Diario del Monte - Vida interna
- Myr Coh
- 26 jul
- 2 Min. de lectura

El pasto cruje bajo mis pasos.
La helada parece polvo de luna sobre las hojas.
Tiritando, me pongo en marcha.
Subo por el arroyo, en la quebrada rodeada de sierras.
Al entrar al sendero, mis pasos se alivianan.
La energía se acumula entre las serranías y me empuja hacia arriba.
Me muevo sin esfuerzo.
Frente a la cascada de Pasos Malos, dejo la mochila y me paro en una piedra. La humedad del arroyo y el día nublado son, en este clima seco, una bendición.
Algo mueve mis brazos desde la planta de los pies: movimientos lentos, suaves, circulares.
Tai chi.
El sonido del agua que corre me atraviesa.
Respiro desde el ombligo, donde estaba el cordón umbilical.
Ahora ese cordón me une a la naturaleza.
Inspirar, suspender. Espirar, sedimentar.
El aire entra como un hilo fresco por la nariz y baja, lento, hasta el ombligo.
Allí se expande y enciende una brasa.
Se detiene un instante, rozando las paredes internas.
Al exhalar, la brasa se vuelve río: fluye hacia abajo, acaricia la pelvis, se derrama por las piernas y, a través de las plantas, regresa a la tierra.

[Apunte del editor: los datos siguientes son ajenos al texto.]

## config.mk

```make
export PLATFORM = sky130hd
export DESIGN_NAME = exe_muldiv
export DESIGN_NICKNAME = d
export VERILOG_FILES = /design/src/rtl/exe_muldiv.sv
export SDC_FILE = /design/constraint.sdc
export NUM_CORES = 2
export LEC_CHECK = 0
export BUFFER_PORTS_ARGS = -buffer_cell sky130_fd_sc_hd__buf_2
export CAP_MARGIN = 10
export CORE_MARGIN = 4
export CORE_UTILIZATION = 40
export DETAILED_ROUTE_END_ITERATION = 8
export HOLD_SLACK_MARGIN = 0.08
export SKIP_LAST_GASP = 1
export SYNTH_ARGS = -nofsm -noshare
export SYNTH_HDL_FRONTEND = slang
export SYNTH_SLANG_ARGS = --single-unit
```

## constraint.sdc

```tcl
create_clock -name clk -period 23.8 [get_ports clk]
set_clock_uncertainty 0.2 [all_clocks]
set_input_delay 2.38 -clock clk [delete_from_list [all_inputs] [get_ports clk]]
set_output_delay 2.38 -clock clk [all_outputs]
set_load 0.01 [all_outputs]
```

Me queda un cosquilleo de calor bajo la piel.
Un día sigue a otro día. El tiempo se suspende en este espacio serrano.
Me veo desde el futuro y sé que es un momento especial.
Todo el dolor del mundo se va curando en la soledad del monte.
En alguna parte, el I Ching dice que una puede elegir entre salir a luchar como una heroína o retirarse del mundo y cultivar la vida interna.
Supongo que todo depende del tiempo y el espacio
Hoy sigo el retiro del monte.
Me repliego para juntar fuerzas.
Vuelvo al trote por la pampita verde que bordea el arroyo.
Cada tanto me detengo a mirar el valle entre nubes.
El amor precisa los pies hundidos en la naturaleza.
Los titanes del cielo —Plutón, Urano y Neptuno— alumbran tiempos de cambios.